══ DATA SUPPLIED ══

[src/rtl/fetch_unit_pkg.sv]
// Shared types and constants for the instruction fetch stage.
//   XLEN        - architectural word width
//   INSTR_BYTES - PC increment per fetched instruction
//   fetch_pkt_t - {instr, pc} entry held in the instruction buffer
//   cnt_w()     - width of a counter that must hold 0..depth inclusive
package fetch_unit_pkg;

    localparam int XLEN        = 32;
    localparam int INSTR_BYTES = 4;

    typedef struct packed {
        logic [XLEN-1:0] instr;
        logic [XLEN-1:0] pc;
    } fetch_pkt_t;

    function automatic int cnt_w(input int depth);
        return $clog2(depth) + 1;
    endfunction

endpackage

[src/rtl/fetch_unit_sync_fifo.sv]
// Small synchronous FIFO (register storage) used by the fetch stage.
//   clk, rst          - clock, asynchronous active-high reset
//   push, push_data   - write an entry (accepted when not full, or full with a pop)
//   pop               - retire the head entry (ignored when empty)
//   flush             - drop all entries; wins over push/pop in the same cycle
//   pop_data          - head entry (stale contents when empty)
//   full, empty, count
module fetch_unit_sync_fifo #(
    parameter  int WIDTH = 64,
    parameter  int DEPTH = 2,
    localparam int AW    = (DEPTH > 1) ? $clog2(DEPTH) : 1,
    localparam int CW    = $clog2(DEPTH) + 1
) (
    input  logic             clk,
    input  logic             rst,
    input  logic             push,
    input  logic [WIDTH-1:0] push_data,
    input  logic             pop,
    input  logic             flush,
    output logic [WIDTH-1:0] pop_data,
    output logic             full,
    output logic             empty,
    output logic [CW-1:0]    count
);

    logic [DEPTH-1:0][WIDTH-1:0] mem_q, mem_d;
    logic [AW-1:0]               wr_ptr_q, wr_ptr_d;
    logic [AW-1:0]               rd_ptr_q, rd_ptr_d;
    logic [CW-1:0]               count_q, count_d;
    logic                        do_push, do_pop;

    assign empty    = (count_q == '0);
    assign full     = (count_q == CW'(DEPTH));
    assign count    = count_q;
    assign pop_data = mem_q[rd_ptr_q];

    // A pop on a full FIFO frees the slot the simultaneous push lands in.
    assign do_pop  = pop & ~empty;
    assign do_push = push & (~full | do_pop);

    always_comb begin
        mem_d    = mem_q;
        wr_ptr_d = wr_ptr_q;
        rd_ptr_d = rd_ptr_q;
        count_d  = count_q;
        if (flush) begin
            wr_ptr_d = '0;
            rd_ptr_d = '0;
            count_d  = '0;
        end else begin
            if (do_push) begin
                mem_d[wr_ptr_q] = push_data;
                wr_ptr_d        = wr_ptr_q + 1'b1;
            end
            if (do_pop) begin
                rd_ptr_d = rd_ptr_q + 1'b1;
            end
            count_d = count_q + CW'(do_push) - CW'(do_pop);
        end
    end

    // Storage is reset so the head reads as zero out of reset.
    always_ff @(posedge clk or posedge rst) begin
        if (rst) begin
            mem_q    <= '0;
            wr_ptr_q <= '0;
            rd_ptr_q <= '0;
            count_q  <= '0;
        end else begin
            mem_q    <= mem_d;
            wr_ptr_q <= wr_ptr_d;
            rd_ptr_q <= rd_ptr_d;
            count_q  <= count_d;
        end
    end

endmodule

[src/rtl/fetch_unit.sv]
// Instruction fetch stage feeding the decoder.
//   clk, rst                          - clock, asynchronous active-high reset
//   imem_req_valid/ready/addr         - word fetch request to instruction memory (addr = PC)
//   imem_resp_valid/data              - in-order fetch responses
//   redirect_valid/pc                 - PC redirect from execute; flushes the stage
//   instr_valid/ready, instr/instr_pc - fetched instruction and its PC to decode
// Requests are credit limited: in-flight plus buffered never exceeds FIFO_DEPTH, so
// the instruction buffer cannot overflow. Requests in flight at a redirect are
// counted in drop_cnt and their responses discarded on return.
module fetch_unit
    import fetch_unit_pkg::*;
#(
    parameter logic [31:0] RESET_PC   = 32'h0000_0000,
    parameter int          FIFO_DEPTH = 2
) (
    input  logic        clk,
    input  logic        rst,
    output logic        imem_req_valid,
    input  logic        imem_req_ready,
    output logic [31:0] imem_req_addr,
    input  logic        imem_resp_valid,
    input  logic [31:0] imem_resp_data,
    input  logic        redirect_valid,
    input  logic [31:0] redirect_pc,
    output logic        instr_valid,
    input  logic        instr_ready,
    output logic [31:0] instr,
    output logic [31:0] instr_pc
);

    localparam int CW = cnt_w(FIFO_DEPTH);

    logic [XLEN-1:0] pc_q, pc_d;
    logic [CW-1:0]   outstanding_q, outstanding_d;
    logic [CW-1:0]   drop_cnt_q, drop_cnt_d;

    fetch_pkt_t      buf_in, buf_out;
    logic [CW-1:0]   buf_count;
    logic            buf_empty, buf_full, buf_push;
    logic [XLEN-1:0] pcq_head;
    logic [CW-1:0]   pcq_count;
    logic            pcq_empty, pcq_full;

    logic [CW:0]     inflight_sum;
    logic            credit_ok, req_fire, resp_ok, deq;

    assign inflight_sum = {1'b0, outstanding_q} + {1'b0, buf_count};
    assign credit_ok    = (inflight_sum < (CW+1)'(FIFO_DEPTH));

    // Gated by rst so the request is low while reset is held.
    assign imem_req_valid = credit_ok & ~rst;
    assign imem_req_addr  = pc_q;
    assign req_fire       = imem_req_valid & imem_req_ready;

    // A response with nothing outstanding is a protocol error and is ignored.
    assign resp_ok = imem_resp_valid & (outstanding_q != '0);

    assign instr_valid = ~buf_empty & ~redirect_valid;
    assign deq         = instr_valid & instr_ready;
    assign instr       = buf_out.instr;
    assign instr_pc    = buf_out.pc;

    assign buf_push = resp_ok & (drop_cnt_q == '0) & ~redirect_valid;
    assign buf_in   = '{instr: imem_resp_data, pc: pcq_head};

    always_comb begin
        pc_d = pc_q;
        if (redirect_valid) begin
            pc_d = {redirect_pc[31:2], 2'b00};
        end else if (req_fire) begin
            pc_d = pc_q + XLEN'(INSTR_BYTES);
        end

        outstanding_d = outstanding_q + CW'(req_fire) - CW'(resp_ok);

        // On redirect every request still out after this cycle (including one
        // firing now with the old PC) returns stale data.
        drop_cnt_d = drop_cnt_q;
        if (redirect_valid) begin
            drop_cnt_d = outstanding_d;
        end else if (resp_ok && drop_cnt_q != '0) begin
            drop_cnt_d = drop_cnt_q - 1'b1;
        end
    end

    always_ff @(posedge clk or posedge rst) begin
        if (rst) begin
            pc_q          <= RESET_PC;
            outstanding_q <= '0;
            drop_cnt_q    <= '0;
        end else begin
            pc_q          <= pc_d;
            outstanding_q <= outstanding_d;
            drop_cnt_q    <= drop_cnt_d;
        end
    end

    fetch_unit_sync_fifo #(.WIDTH($bits(fetch_pkt_t)), .DEPTH(FIFO_DEPTH)) u_instr_buf (
        .clk       (clk),
        .rst       (rst),
        .push      (buf_push),
        .push_data (buf_in),
        .pop       (deq),
        .flush     (redirect_valid),
        .pop_data  (buf_out),
        .full      (buf_full),
        .empty     (buf_empty),
        .count     (buf_count)
    );

    // PCs of requests in flight; never flushed, since dropped responses still
    // return and must retire their entry.
    fetch_unit_sync_fifo #(.WIDTH(XLEN), .DEPTH(FIFO_DEPTH)) u_pc_queue (
        .clk       (clk),
        .rst       (rst),
        .push      (req_fire),
        .push_data (pc_q),
        .pop       (resp_ok),
        .flush     (1'b0),
        .pop_data  (pcq_head),
        .full      (pcq_full),
        .empty     (pcq_empty),
        .count     (pcq_count)
    );

    logic unused_ok;
    assign unused_ok = &{1'b0, buf_full, pcq_full, pcq_empty, pcq_count};

endmodule

[config.mk]
export PLATFORM = sky130hd
export DESIGN_NAME = fetch_unit
export DESIGN_NICKNAME = d
export VERILOG_FILES = /design/src/rtl/fetch_unit_pkg.sv /design/src/rtl/fetch_unit_sync_fifo.sv /design/src/rtl/fetch_unit.sv
export SDC_FILE = /design/constraint.sdc
export NUM_CORES = 1
export LEC_CHECK = 0
export BUFFER_PORTS_ARGS = -buffer_cell sky130_fd_sc_hd__buf_2
export CORE_MARGIN = 1
export CORE_UTILIZATION = 57
export CTS_CLUSTER_DIAMETER = 30
export CTS_CLUSTER_SIZE = 28
export DETAILED_ROUTE_END_ITERATION = 12
export PLACE_DENSITY = 0.86
export SLEW_MARGIN = 20
export SYNTH_ARGS = -nofsm -noshare
export SYNTH_HDL_FRONTEND = slang
export SYNTH_SLANG_ARGS = --single-unit
[constraint.sdc]
create_clock -name clk -period 8.14 [get_ports clk]
set_input_delay 0.814 -clock clk [delete_from_list [all_inputs] [get_ports clk]]
set_output_delay 0.814 -clock clk [all_outputs]
set_load 0.01 [all_outputs]
After elaboration in Yosys (flattened, before gate mapping)
Index checks and enable logic that the tools add are counted. W data, S select, Z words.

Register bits: 236. Output and inout bits: 98. Logic and storage cells: 86.

Order comparisons: 7. Equality and inequality tests: 2. Reduce and logical (&&, ||, !) cells: 13. Mux-type cells: 19. Add/sub/neg operators: 13. Bitwise gates (word level): 19.

Operators by type and width (count): $mux W64 (3); $mux W32 (5); $bwmux W128 (1); $bwmux W64 (1); $demux W64 S1 (1); $add A32 B3 Y32 const B (1); $demux W32 S1 (1); $reduce_bool A2 Y1 (6); $and A1 B1 Y1 (11); $lt A1 B2 Y1 const B (4); $add A2 B1 Y2 (3); $logic_not A2 Y1 (3); $mux W2 (3); $not A1 Y1 (6); $sub A2 B1 Y2 (3); $add A1 B1 Y1 const B (4); $eq A2 B2 Y1 const B (2); $mux W1 (4); $add A2 B2 Y3 (1); $logic_and A1 B1 Y1 (3); $lt A3 B2 Y1 const B (1); $ge A1 B1 Y1 const B (2); $or A1 B1 Y1 (2); $reduce_and A2 Y1 (1); $sub A2 B1 Y2 const B (1).

Longest topological paths before layout
Gate-level depths: netlist of the first run.

Word-level depth: 10. Gate-level depth with buffers: 11. Depth with buffers taken out: 11.

Modules after synthesis
Synthesis of the first run repeated with hierarchy kept, for this count alone.

Cells, all modules: 798. Area, all modules: 11157.0 µm².

By module, submodules not included: fetch_unit_sync_fifo (u_instr_buf) (area an instance 5983.2 µm², cells an instance 366, instances 1, sequential area each 3303.2 µm²); fetch_unit_sync_fifo (u_pc_queue) (area an instance 3110.5 µm², cells an instance 196, instances 1, sequential area each 1701.6 µm²); fetch_unit (area an instance 2063.2 µm², cells an instance 236, instances 1, sequential area each 850.8 µm²).

Least setup slack after synthesis of the first run
OpenSTA, ideal clock, no wires.

Kind: reg-to-reg. Start: reg u_instr_buf.count_q[0], in the netlist u_instr_buf.count[0]. End: reg pc_q[18], in the netlist imem_req_addr[18]. Cell stages (with the launch flop): 9. Setup time: 82 ps. Clock period less this slack: 3025 ps. Data arrival time: 2943 ps. Buffers on the path: 1. Slack: 5115 ps. Path through: dfrtp_1 > and2_1 > fa_1 > nor4b_4 > inv_4 > or4_4 > buf_6 > or4_1 > a31oi_1.

Cells in the longest elaborated chain, start to end: 5.

RTL lines: from (decl) (line fetch_unit_sync_fifo.sv:29) `logic [CW-1:0] count_q, count_d;`; from (signal assigned) (line fetch_unit_sync_fifo.sv:73) `count_q <= count_d;`; $add A2 B2 Y3 (line fetch_unit.sv:47) `assign inflight_sum = {1'b0, outstanding_q} + {1'b0, buf_count};`; $lt A3 B2 Y1 (line fetch_unit.sv:48) `assign credit_ok = (inflight_sum < (CW+1)'(FIFO_DEPTH));`; $and A1 B1 Y1 (line fetch_unit.sv:51) `assign imem_req_valid = credit_ok & ~rst;`; $and A1 B1 Y1 (line fetch_unit.sv:53) `assign req_fire = imem_req_valid & imem_req_ready;`; $reduce_bool A2 Y1 (no line); to (signal assigned) (line fetch_unit.sv:92) `pc_q <= pc_d;`; to (decl) (line fetch_unit.sv:33) `logic [XLEN-1:0] pc_q, pc_d;`.

Every way passes these cells. A chain may end at the register's enable or synchronous reset.

Worst setup path in the final report of the first run
Start: reg u_instr_buf.count_q[0], in the netlist u_instr_buf.count[0]. End: reg u_pc_queue.mem_q[13] (netlist bit).

Cells in the longest elaborated chain, start to end: 5.

RTL lines: $add A2 B2 Y3 (line fetch_unit.sv:47); $lt A3 B2 Y1 (line fetch_unit.sv:48); $and A1 B1 Y1 (line fetch_unit.sv:51); $and A1 B1 Y1 (line fetch_unit.sv:53); $and A1 B1 Y1 (line fetch_unit_sync_fifo.sv:39) `assign do_push = push & (~full | do_pop);`; to (signal assigned) (line fetch_unit_sync_fifo.sv:70) `mem_q <= mem_d;`; to (decl) (line fetch_unit_sync_fifo.sv:26) `logic [DEPTH-1:0][WIDTH-1:0] mem_q, mem_d;`.

Every way passes these cells.

==> results.toml, run 1 <==
[clocking]
htreeDepth = 2
cts_resized = 0
cts_tree = "done"
insertion_delay_ns = 0.51
holdBufCountCts = 0
cts.clk_slew.worst_paths_ns = 0.05
cts.sinks = 226
cts_buffers = 42
root_buffer = "clkbuf_16"
clockBufferDepth = 3
post_cts_buffers = 0

[setup_path]
cpMaxStageDelayCell = "nor4b_4"
r2r_cells = 8
crit_fanout = 30
startpoint_type = "register"
worstSetupEndpoint = "u_pc_queue.mem_q[13]$_DFFE_PP0P_"
r2r-end = "u_pc_queue.mem_q[13]$_DFFE_PP0P_"
setup.worst_path.start = "u_instr_buf.count[0]$_DFF_PP0_"
cp-end-kind = "register"
crit_type = "reg2reg"
r2r_slack_ns = 4.70
max_stage_delay_ns = 0.64
reg2reg_from = "u_instr_buf.count[0]$_DFF_PP0_"
crit_arrival_ns = 3.82
path_cells = "and2_1 > fa_1 > nor4b_4 > inv_4 > a31oi_1 > nor2b_2 > buf_4 > mux2_2"
cp.required_ns = 8.52

[worst_hold_path]
hold_path.class = "in2async"

[drt]
firstDrtPassIters = 5
antenna_left = 0
wirelength_mm = 24.5
drt-vias-per-instance = 5.86
wl_per_cell_um = 19.1
drt-initial-drc-count = 481
vias = 7509
drc = 0

[timing]
max_slew_margin_pct = 29.5
tightest_slew_ns = 1.06
clock_skew_ns = 0.0147
tns_ns = 0
finalCritPeriodShare_pct = 42.2
fmax_ghz = 0.291
min_period_ns = 3.44
hold_violations = 0
slew_viol_final = 0
worst_hold_slack_ns = 0.451
setup_violations = 0
rsz0062_at_grt = "false"

[logic_synthesis]
yosysWarnings = 0
yosysSeqAreaShare_pct = 54.6
yosysMostFrequentCell = "dfrtp_1"
synth-edff-count = 0
yosys.area.top_type = "dfrtp_1"
ys_top_cells_by_count = "dfrtp_1, mux2_2, nand2_1, nor2_1"
syn-mean-instance-area_um2 = 12.0
syn-instance-count = 865
synth_cell_types = 49
yosys-top-cells-area = "dfrtp_1, mux2_2, mux2i_1, o21ai_0, nand2_1"
ys_ff_latch = 226
synth_top_area_share_pct = 54.6
synth.cell_area_mm2 = 0.0103
async_flop_share_pct = 100
synthFlopType = "dfrtp_1"

[layout]
drive_above_1_share_pct = 41.6
finalNetCount = 1101
num_antenna_cells = 0
post-route-cell-area_mm2 = 0.0128
syn_to_final_growth_pct = 23.9

[power]
power_uw = 5260
p_switching_uw = 1610
pwr-share-comb_pct = 28.6
p_per_area_mw_per_mm2 = 410
pwr-share-seq_pct = 36.2
p_leak_uw = 0.00586
swShare_pct = 30.7
peakVddDrop_mv = 0.205
clockPowerShare_pct = 35.1
p_int_uw = 3640

[die]
start_util_pct = 59.0
dieHeight_um = 137
fp.dieW_um = 137
coreArea_mm2 = 0.0175
die-area_mm2 = 0.0187
pin_count = 168
num_rows = 48

[place]
post_dp_cell_area_mm2 = 0.0113
port_buffers = 161
place.gp.congestion = 0.875
hpwlAfterDp_mm = 14.2

[grt]
antenna_found_initial = 0
overflow = 0
grt_max_degree = 155
grt_pass1_vias = 7523
grtUsageTotal_pct = 26.9
grt_pass1_wl_mm = 38.7

[status]
status = "finished clean"

[run]
maxCapViolCount = 0
## placed cells by master (no fill, tap or decap), types with 5 or more instances in the layout
cell          n
a21oi_1      33
a31oi_1      11
and2_1        5
and4_1        5
buf_2       161
buf_4         7
bufinv_16     7
clkbuf_1      5
clkbuf_16    45
clkinvlp_4    5
dfrtp_1     225
ha_1          8
inv_1        15
inv_6         6
mux2_2      187
mux2i_1      32
nand2_1      59
nand3_1      18
nand4_1      16
nor2_1       52
nor2b_1       7
nor3_1        8
o21ai_0      46
o31ai_1      13
or4_1         8
xnor2_1      12
xor2_1        6
## stage by stage
| step | utilization [%] | instances | worst slack, ns |
|---|---|---|---|
| 6_report | 73.1 | 1281 | 4.70 |
| 5_1_grt | 73.1 | 1281 | 4.58 |
| 4_1_cts | 73.1 | 1281 | 4.63 |
| 3_5_place_dp | 64.3 | 1203 | 4.19 |
| 3_3_place_gp | 64.3 | 1203 | 4.26 |
| 2_1_floorplan | - | 868 | 1.13 |
## layer usage
metal  global-route usage [%]  part of all wire, %  vias up
met5                        0                    0        -
met4                     9.81                  2.5        0
met3                     6.44                  6.7       56
met2                     44.1                   48      320
met1                     34.7                   43     3719
li1                         -                    -     3414
## cell families (layout without fill, tap and decap cells)
family	Yosys count	after routing	share of synthesized area [%]
adder cells (fa/ha/maj)	9	9	1.16
XOR/XNOR	18	18	1.52
AND/OR/NAND/NOR	202	202	9.84
other	1	4	0.0362
multiplexers	219	219	23.4
buffers and inverters	75	263	3.02
AO/OA/AOI/OAI	115	115	6.32
flip-flops	226	226	54.6
## worst min path at each step
stage,end,cells past startpoint,slack (ns)
finish,outstanding_q[0]$_DFF_PP0_,2,0.45
CTS,u_instr_buf.mem_q[74]$_DFFE_PP0P_,2,0.48
floorplan,u_instr_buf.mem_q[66]$_DFFE_PP0P_,2,0.44
global route,u_instr_buf.mem_q[82]$_DFFE_PP0P_,2,0.49
global placement,u_instr_buf.mem_q[66]$_DFFE_PP0P_,2,0.46
detailed placement,u_instr_buf.mem_q[76]$_DFFE_PP0P_,2,0.46
## worst max-delay path: cells and delay by family (launching register included)
kind / cells / cell delay, ns
buffers and inverters: 2 / 0.55
muxes: 1 / 0.41
and+or+nand+nor: 3 / 1.04
adders and majority gates: 1 / 0.50
DFF: 1 / 0.40
AOI/OAI and AO/OA: 1 / 0.39
## layout make-up
type | count | area, µm²
multi-input combinational | 567 | 4410
tap | 225 | 282
clock buffer | 54 | 1200
clock inverter | 24 | 338
sequential | 226 | 5660
inverter | 17 | 78.8
timing repair buffer | 168 | 858
fill | 1142 | 4710
## sequential cells by signal, summed over array words and instances, names as in the netlist, 2 cells and up
register and flops:
drop_cnt_q 2, imem_req_addr 30, u_pc_queue.count 2, u_instr_buf.count 2, outstanding_q 2, u_instr_buf.mem_q 124
u_pc_queue.mem_q 60
## power by group through the flow
stage / combinational (µW) / sequential (µW) / clock [µW]
after CTS: 1510 / 1900 / 1870
after detailed placement: 1470 / 1890 / 0
final: 1510 / 1900 / 1850
after global routing: 1650 / 1950 / 1930
after global placement: 1410 / 1860 / 0
after floorplan: 1090 / 1790 / 0
Note: power is estimated with default switching activity, not from simulation.
==> run 2: changes to the inputs <==
--- a/config.mk
+++ b/config.mk
@@ -7,11 +7,11 @@
 export LEC_CHECK = 0
 export BUFFER_PORTS_ARGS = -buffer_cell sky130_fd_sc_hd__buf_2
 export CORE_MARGIN = 1
-export CORE_UTILIZATION = 57
+export CORE_UTILIZATION = 51
 export CTS_CLUSTER_DIAMETER = 30
 export CTS_CLUSTER_SIZE = 28
 export DETAILED_ROUTE_END_ITERATION = 12
-export PLACE_DENSITY = 0.86
+export PLACE_DENSITY = 0.82
 export SLEW_MARGIN = 20
 export SYNTH_ARGS = -nofsm -noshare
 export SYNTH_HDL_FRONTEND = slang
==> constraint.sdc (replaced) <==
create_clock -name clk -period 3.1 [get_ports clk]
set_input_delay 0.31 -clock clk [delete_from_list [all_inputs] [get_ports clk]]
set_output_delay 0.31 -clock clk [all_outputs]
set_load 0.01 [all_outputs]
==> run 2 against run 1 <==
Against the previous run: setup slack got worse by 4.5 ns; largest cell class unchanged; maximum frequency up 17%; critical path depth shrank 1.
==> results.toml, run 2 (same netlist as run 1, synthesis figures left out) <==
[status]
status = "finished clean"

[timing]
finalCritPeriodShare_pct = 94.8
hold_violations = 0
setup_violations = 0
max_slew_margin_pct = 36.5
clock_skew_ns = 0.0166
rsz0062_at_grt = "false"
min_period_ns = 2.94
fmax_ghz = 0.340
worst_hold_slack_ns = 0.00116
timing.final.ws_setup_ns = 0.160
tightest_slew_ns = 0.952
slew_viol_final = 0

[grt]
grt_util_met1_pct = 30.2
overflow = 0
grt_use_met3_pct = 5.00
grtUsageTotal_pct = 23.0
grt_max_degree = 140
antenna_found_initial = 0
grt_pass1_wl_mm = 37.4
top_usage_layer = "met2"
met2_usage_pct = 37.2
grt_pass1_vias = 7668

[clocking]
cts_tree = "done"
htreeDepth = 2
insertion_delay_ns = 0.52
cts_buffers = 45
cts.clk_slew.worst_paths_ns = 0.05
post_cts_buffers = 0
root_buffer = "clkbuf_16"
clockBufferDepth = 3
cts.sinks = 226

[power]
power_uw = 13800
p_per_area_mw_per_mm2 = 1050
p_leak_uw = 0.00599
peakVddDrop_mv = 0.531

[die]
dieHeight_um = 144
coreArea_mm2 = 0.0197
fp.dieW_um = 144
num_rows = 51
die-area_mm2 = 0.0209
pin_count = 168
start_util_pct = 52.7

[setup_path]
startpoint_type = "register"
cp_top_family = "simple AND/OR/NAND/NOR gates"
cpMaxStageDelayCell = "or4_4"
cp.depth = 7
crit_type = "reg2reg"
cp.required_ns = 3.54
max_stage_delay_ns = 0.61
critPathBufInv = 1
crit_arrival_ns = 3.38
reg2reg_from = "u_instr_buf.count[0]$_DFF_PP0_"
r2r_cells = 7
crit_fanout = 11
setup.worst_path.start = "u_instr_buf.count[0]$_DFF_PP0_"
cp-end-kind = "register"
path_cells = "and2_1 > fa_1 > nor4b_4 > inv_4 > or4_4 > or4_1 > a31oi_1"

[run]
maxCapViolCount = 0

[layout]
largest_register_ffs = 124
finalNetCount = 1125
multiInputGateArea_mm2 = 0.00441
syn_to_final_growth_pct = 26.8
layout_commonest_cell = "dfrtp_1"
nFillCells = 1446
post-route-util_pct = 66.7
seqCellArea_mm2 = 0.00566
final_cell_mix = "dfrtp_1, mux2_2, buf_2"
regMostFlops = "u_instr_buf.mem_q"
fin_cells = 1346
num_antenna_cells = 0
drive_above_1_share_pct = 42.7

[place]
post-place-ws_ns = 0.146
hpwlAfterDp_mm = 15.0
port_buffers = 161
place.gp.congestion = 0.858
dpl.cell_count = 1258

[drt]
drc = 0
firstDrtPassIters = 5
wirelength_mm = 23.4
drt-initial-drc-count = 350
antenna_left = 0
drt-vias-per-instance = 5.56
wl_per_cell_um = 17.4
vias = 7489

[worst_hold_path]
hold_path.class = "in2async"
## run 2: changes by cell type in the layout (fill, tap and decap cells not counted), sizes merged
cell,delta
buf,+15
bufinv,-2
clkinv,+1
clkinvlp,+1
dlygate4sd3,+6
inv,+4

═══

THE TASK
In the records above, find each line that holds the word "placement"; copy all such lines.

RESPONSE TO THE EXERCISE
global placement,u_instr_buf.mem_q[66]$_DFFE_PP0P_,2,0.46
detailed placement,u_instr_buf.mem_q[76]$_DFFE_PP0P_,2,0.46
after detailed placement: 1470 / 1890 / 0
after global placement: 1410 / 1860 / 0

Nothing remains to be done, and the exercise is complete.